Context: an optimization exercise on an open-source flow, tuned for small area and a short achievable clock period. The choices shown serve that exercise and are no tape-out recipe. The RTL was checked by simulation tests, not by an equivalence proof against the original design. No driver is modelled on the clock port, so clocking that relies on it looks cheaper here than on a real chip. Power figures rest on the tool's default switching activity, not on a simulated workload.

==> flow/design.v (excerpt) <==
module adc_to_vga(clock, reset, ADC_CS_N, ADC_DIN, ADC_SCLK, ADC_DOUT, vga_R, vga_G,
vga_B, vga_clk, vga_blank, vga_sync, vga_h_sync, vga_v_sync, dalgalar, a_sayisi);
	output [7:0] vga_R, vga_G, vga_B;
	output wire vga_clk, vga_blank, vga_sync, vga_h_sync, vga_v_sync;
	input clock, reset;
	input [1:0] a_sayisi, dalgalar;
	output wire ADC_CS_N;          
	output wire ADC_DIN;           
	output wire ADC_SCLK;          
	input ADC_DOUT;                
	wire [11:0] serial_parallel_data;
	wire [11:0] next_data;
	wire late28, late27;
	wire [11:0] signal_amp;
	wire [11:0] signal_offset;
	wire [19:0] win_f;
	wire [14:0] freq_bcd;
ADC system_1(.clock(clock), .reset(reset), .ADC_CS_N(ADC_CS_N), .ADC_DIN(ADC_DIN), .ADC_SCLK(ADC_SCLK), .ADC_DOUT(ADC_DOUT),
	.serial_parallel_data(serial_parallel_data), .data(next_data), .late28(late28), .late27(late27));
magnitude system_2(.voltage(serial_parallel_data), .clk(clock), .reset(reset), .win_f(win_f), .dc_offset(signal_offset), .amp(signal_amp));
frequency system_3(.clk(clock), .reset(reset), .data(serial_parallel_data), .mean(signal_offset), .next_data(next_data),
	.late28(late28), .late27(late27), .win_f(win_f), .freq_bcd(freq_bcd));
vga system_4(.vpp(signal_amp), .offset(signal_offset), .freq_bcd(freq_bcd), .clk(clock), .reset(reset), .vga_h_sync(vga_h_sync), .vga_v_sync(vga_v_sync),
.vga_R(vga_R), .vga_G(vga_G), .vga_B(vga_B), .vga_clk(vga_clk), .vga_blank(vga_blank), .vga_sync(vga_sync), .dalgalar(dalgalar), .a_sayisi(a_sayisi));
endmodule
Size in the first run: roughly 2700 cells after synthesis, ~290 flip-flops, about 39 I/O pins, roughly 0.023 mm^2 of cells after synthesis.
clock: 120.0 ns
lec_check: 0
cap_margin: 20
core_margin: 2
core_utilization: 40
gpl_timing_driven: 0
slew_margin: 20
standard.sh (not shown) runs the stock make flow with config.mk's settings and CLKGATE_MAP_FILE= SYNTH_SCRIPT=/design/flow/synth_recipe.tcl, a recipe that flattens the netlist after the stock synthesis.
==> flow/flow/run.sh <==
#!/bin/bash
# Layout: the standard ORFS flow (standard.sh, unchanged synthesis) with
# these ORFS variables changed:
#  - REMOVE_ABC_BUFFERS=1: floorplan removes the buffers synthesis inserted;
#    with the 120 ns clock they have nothing to do, and repair_design puts
#    back the ones that slew, capacitance or fanout need.
#  - ports are buffered with sky130_fd_sc_hd__buf_2 instead of the delay cell
#    buffer_ports picks by default.
#  - clock tree: no dummy loads, clkbuf_8 buffers, sink clusters of up to
#    15 flip-flops within 80 um.
# After clock tree synthesis, flow/upsize.tcl gives the flip-flops that drive
# the colour outputs a stronger drive; then the standard flow continues.
# make's output goes to standard_cts.log and standard.log, OpenROAD's for the
# upsizing to upsize.log; each ORFS step's log is in orfs/logs/.
set -euo pipefail
export REMOVE_ABC_BUFFERS=1
export BUFFER_PORTS_ARGS="-buffer_cell sky130_fd_sc_hd__buf_2"
export CTS_ARGS="-sink_clustering_enable -repair_clock_nets -dont_use_dummy_load -sink_clustering_size 15 -sink_clustering_max_diameter 80 -buf_list {sky130_fd_sc_hd__clkbuf_8}"
bash standard.sh cts > standard_cts.log 2>&1
openroad -no_init -exit flow/upsize.tcl > upsize.log 2>&1
bash standard.sh > standard.log 2>&1
==> flow/flow/upsize.tcl <==
# Give the three flip-flops that drive the 24 colour outputs (8 output
# buffers each) the strongest drive of their cell type, then legalize.
read_db orfs/results/sky130hd/adc_to_vga/base/4_cts.odb
set db [ord::get_db]
set block [ord::get_db_block]
set m4 [$db findMaster sky130_fd_sc_hd__dfxtp_4]
foreach inst [$block getInsts] {
  set n [$inst getName]
  if {[regexp {^system_4\.[rgb]_out\$} $n] && [[$inst getMaster] getName] == "sky130_fd_sc_hd__dfxtp_1"} {
    puts "upsizing $n"
    $inst swapMaster $m4
  }
}
detailed_placement
check_placement -verbose
write_db orfs/results/sky130hd/adc_to_vga/base/4_cts.odb
Rerun with:
==> flow/flow/run.sh (replaced) <==
#!/bin/bash
# Layout: the standard ORFS flow (standard.sh, unchanged synthesis) with
# these ORFS variables changed:
#  - REMOVE_ABC_BUFFERS=1: floorplan removes the buffers synthesis inserted;
#    with the 120 ns clock they have nothing to do, and repair_design puts
#    back the ones that slew, capacitance or fanout need.
#  - ports are buffered with sky130_fd_sc_hd__buf_2 instead of the delay cell
#    buffer_ports picks by default.
#  - RECOVER_POWER=100: after global routing, cells on paths with slack are
#    made smaller.
#  - clock tree: no dummy loads, clkbuf_4/clkbuf_8 buffers, larger sink
#    clusters.
# Each tool's log is in orfs/logs/; make's own output goes to standard.log.
set -euo pipefail
export REMOVE_ABC_BUFFERS=1
export RECOVER_POWER=100
export BUFFER_PORTS_ARGS="-buffer_cell sky130_fd_sc_hd__buf_2"
export CTS_ARGS="-sink_clustering_enable -repair_clock_nets -dont_use_dummy_load -sink_clustering_size 15 -sink_clustering_max_diameter 80 -buf_list {sky130_fd_sc_hd__clkbuf_8}"
bash standard.sh > standard.log 2>&1
removed: flow/flow/upsize.tcl
With this change the flow reached the layout checks and failed them: capacitance limit, slew limit.
Final cell count is unchanged.
Total power is about the same.
Synthesized area does not change.
Global-route usage barely changes.
First-iteration DRC count is higher by 5.2%.
Final area fell by 0.77%.
Sequential power barely changes.
Worst setup slack got worse by 3.5 ns.
Combinational power is about the same.
Wire length barely changes.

.....

▶ WORK ITEM
Each line from the one containing "Combinational power is about the same." through the end of the material must be returned exactly; no other line should appear.

▶ FINAL ANSWER
Combinational power is about the same.
Wire length barely changes.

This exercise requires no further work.